Re: [PATCH v4 03/11] virtio-vdpa: Support interrupt affinity spreading mechanism
From: Jason Wang
Date: Tue Mar 28 2023 - 02:08:53 EST
On Tue, Mar 28, 2023 at 12:05 PM Yongji Xie <xieyongji@xxxxxxxxxxxxx> wrote:
>
> On Tue, Mar 28, 2023 at 11:44 AM Jason Wang <jasowang@xxxxxxxxxx> wrote:
> >
> > On Tue, Mar 28, 2023 at 11:33 AM Yongji Xie <xieyongji@xxxxxxxxxxxxx> wrote:
> > >
> > > On Tue, Mar 28, 2023 at 11:14 AM Jason Wang <jasowang@xxxxxxxxxx> wrote:
> > > >
> > > > On Tue, Mar 28, 2023 at 11:03 AM Yongji Xie <xieyongji@xxxxxxxxxxxxx> wrote:
> > > > >
> > > > > On Fri, Mar 24, 2023 at 2:28 PM Jason Wang <jasowang@xxxxxxxxxx> wrote:
> > > > > >
> > > > > > On Thu, Mar 23, 2023 at 1:31 PM Xie Yongji <xieyongji@xxxxxxxxxxxxx> wrote:
> > > > > > >
> > > > > > > To support interrupt affinity spreading mechanism,
> > > > > > > this makes use of group_cpus_evenly() to create
> > > > > > > an irq callback affinity mask for each virtqueue
> > > > > > > of vdpa device. Then we will unify set_vq_affinity
> > > > > > > callback to pass the affinity to the vdpa device driver.
> > > > > > >
> > > > > > > Signed-off-by: Xie Yongji <xieyongji@xxxxxxxxxxxxx>
> > > > > >
> > > > > > Thinking hard of all the logics, I think I've found something interesting.
> > > > > >
> > > > > > Commit ad71473d9c437 ("virtio_blk: use virtio IRQ affinity") tries to
> > > > > > pass irq_affinity to transport specific find_vqs(). This seems a
> > > > > > layer violation since driver has no knowledge of
> > > > > >
> > > > > > 1) whether or not the callback is based on an IRQ
> > > > > > 2) whether or not the device is a PCI or not (the details are hided by
> > > > > > the transport driver)
> > > > > > 3) how many vectors could be used by a device
> > > > > >
> > > > > > This means the driver can't actually pass a real affinity masks so the
> > > > > > commit passes a zero irq affinity structure as a hint in fact, so the
> > > > > > PCI layer can build a default affinity based that groups cpus evenly
> > > > > > based on the number of MSI-X vectors (the core logic is the
> > > > > > group_cpus_evenly). I think we should fix this by replacing the
> > > > > > irq_affinity structure with
> > > > > >
> > > > > > 1) a boolean like auto_cb_spreading
> > > > > >
> > > > > > or
> > > > > >
> > > > > > 2) queue to cpu mapping
> > > > > >
> > > > >
> > > > > But only the driver knows which queues are used in the control path
> > > > > which don't need the automatic irq affinity assignment.
> > > >
> > > > Is this knowledge awarded by the transport driver now?
> > > >
> > >
> > > This knowledge is awarded by the device driver rather than the transport driver.
> > >
> > > E.g. virtio-scsi uses:
> > >
> > > struct irq_affinity desc = { .pre_vectors = 2 }; // vq0 is control
> > > queue, vq1 is event queue
> >
> > Ok, but it only works as a hint, it's not a real affinity. As replied,
> > we can pass an array of boolean in this case then transport driver
> > knows it doesn't need to use automatic affinity for the first two
> > queues.
> >
>
> But we don't know whether we would use other fields in structure
> irq_affinity in the future. So a full set should be better?

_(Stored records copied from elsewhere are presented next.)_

File: src/nws_pkg.sv
`timescale 1ns / 1ps
// ----------------------------------------------------------------------------
// nws_pkg
// Shared constants and types for the nearest waypoint search block.
// ----------------------------------------------------------------------------
package nws_pkg;

  // table geometry and coordinate format
  localparam int MAX_POINTS   = 16;
  localparam int COORD_BITS   = 24;
  localparam int IDX_BITS     = $clog2(MAX_POINTS);
  localparam int ENTRY_BITS   = 2 * COORD_BITS;
  localparam int SQ_BITS      = 2 * COORD_BITS;
  localparam int DIST_BITS    = SQ_BITS + 2;
  localparam int CFG_BITS     = 5;

  // stream payload widths, padded to whole bytes
  localparam int IN_DATA_BITS  = ((IDX_BITS + 2 * COORD_BITS + 7) / 8) * 8;
  localparam int OUT_DATA_BITS = ((IDX_BITS + DIST_BITS + 7) / 8) * 8;

  // command carried on the input tuser
  typedef enum logic [0:0] {
    CMD_LOAD  = 1'b0,
    CMD_QUERY = 1'b1
  } nws_cmd_t;

  // query sequencer states
  typedef enum logic [1:0] {
    ST_IDLE,
    ST_SCAN,
    ST_DRAIN,
    ST_DONE
  } nws_state_t;

  // tag that travels with each table read through the distance pipeline
  typedef struct packed {
    logic                vld;
    logic                last;
    logic [IDX_BITS-1:0] idx;
  } nws_tag_t;

  // last table index scanned for a given entry count, count clamped to 1..MAX_POINTS
  function automatic logic [IDX_BITS-1:0] last_index(input logic [CFG_BITS-1:0] cnt);
    logic [IDX_BITS-1:0] res;
    if (cnt == '0) begin
      res = '0;
    end else if (32'(cnt) > MAX_POINTS) begin
      res = IDX_BITS'(MAX_POINTS - 1);
    end else begin
      res = IDX_BITS'(cnt - 1'b1);
    end
    return res;
  endfunction

endpackage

Good point. So the issue is the calc_sets() and we probably need that
if there's a virtio driver that needs more than one set of vectors
that needs to be spreaded. Technically, we could have a virtio level
abstraction for this but I agree it's probably not worth bothering
now.
>
> > >
> > > > E.g virtio-blk uses:
> > > >
> > > > struct irq_affinity desc = { 0, };
> > > >
> > > > Atleast we can tell the transport driver which vq requires automatic
> > > > irq affinity.
> > > >
> > >
> > > I think that is what the current implementation does.
> > >
> > > > > So I think the
> > > > > irq_affinity structure can only be created by device drivers and
> > > > > passed to the virtio-pci/virtio-vdpa driver.
> > > >
> > > > This could be not easy since the driver doesn't even know how many
> > > > interrupts will be used by the transport driver, so it can't built the
> > > > actual affinity structure.
> > > >
> > >
> > > The actual affinity mask is built by the transport driver,
> >
> > For PCI yes, it talks directly to the IRQ subsystems.
> >
> > > device
> > > driver only passes a hint on which queues don't need the automatic irq
> > > affinity assignment.
> >
> > But not for virtio-vDPA since the IRQ needs to be dealt with by the
> > parent driver. For our case, it's the VDUSE where it doesn't need IRQ
> > at all, a queue to cpu mapping is sufficient.
> >
>
> The device driver doesn't know whether it is binded to virtio-pci or
> virtio-vdpa. So it should pass a full set needed by the automatic irq
> affinity assignment instead of a subset. Then virtio-vdpa can choose
> to pass a queue to cpu mapping to VDUSE, which is what we do now (use
> set_vq_affinity()).
Yes, so basically two ways:
1) automatic IRQ management, passing affd to find_vqs(), affinity was
determined by the transport (e.g vDPA).
2) affinity that is under the control of the driver, it needs to use
set_vq_affinity() but need to deal with cpu hotplug stuffs.
Thanks
>
> Thanks,
> Yongji
>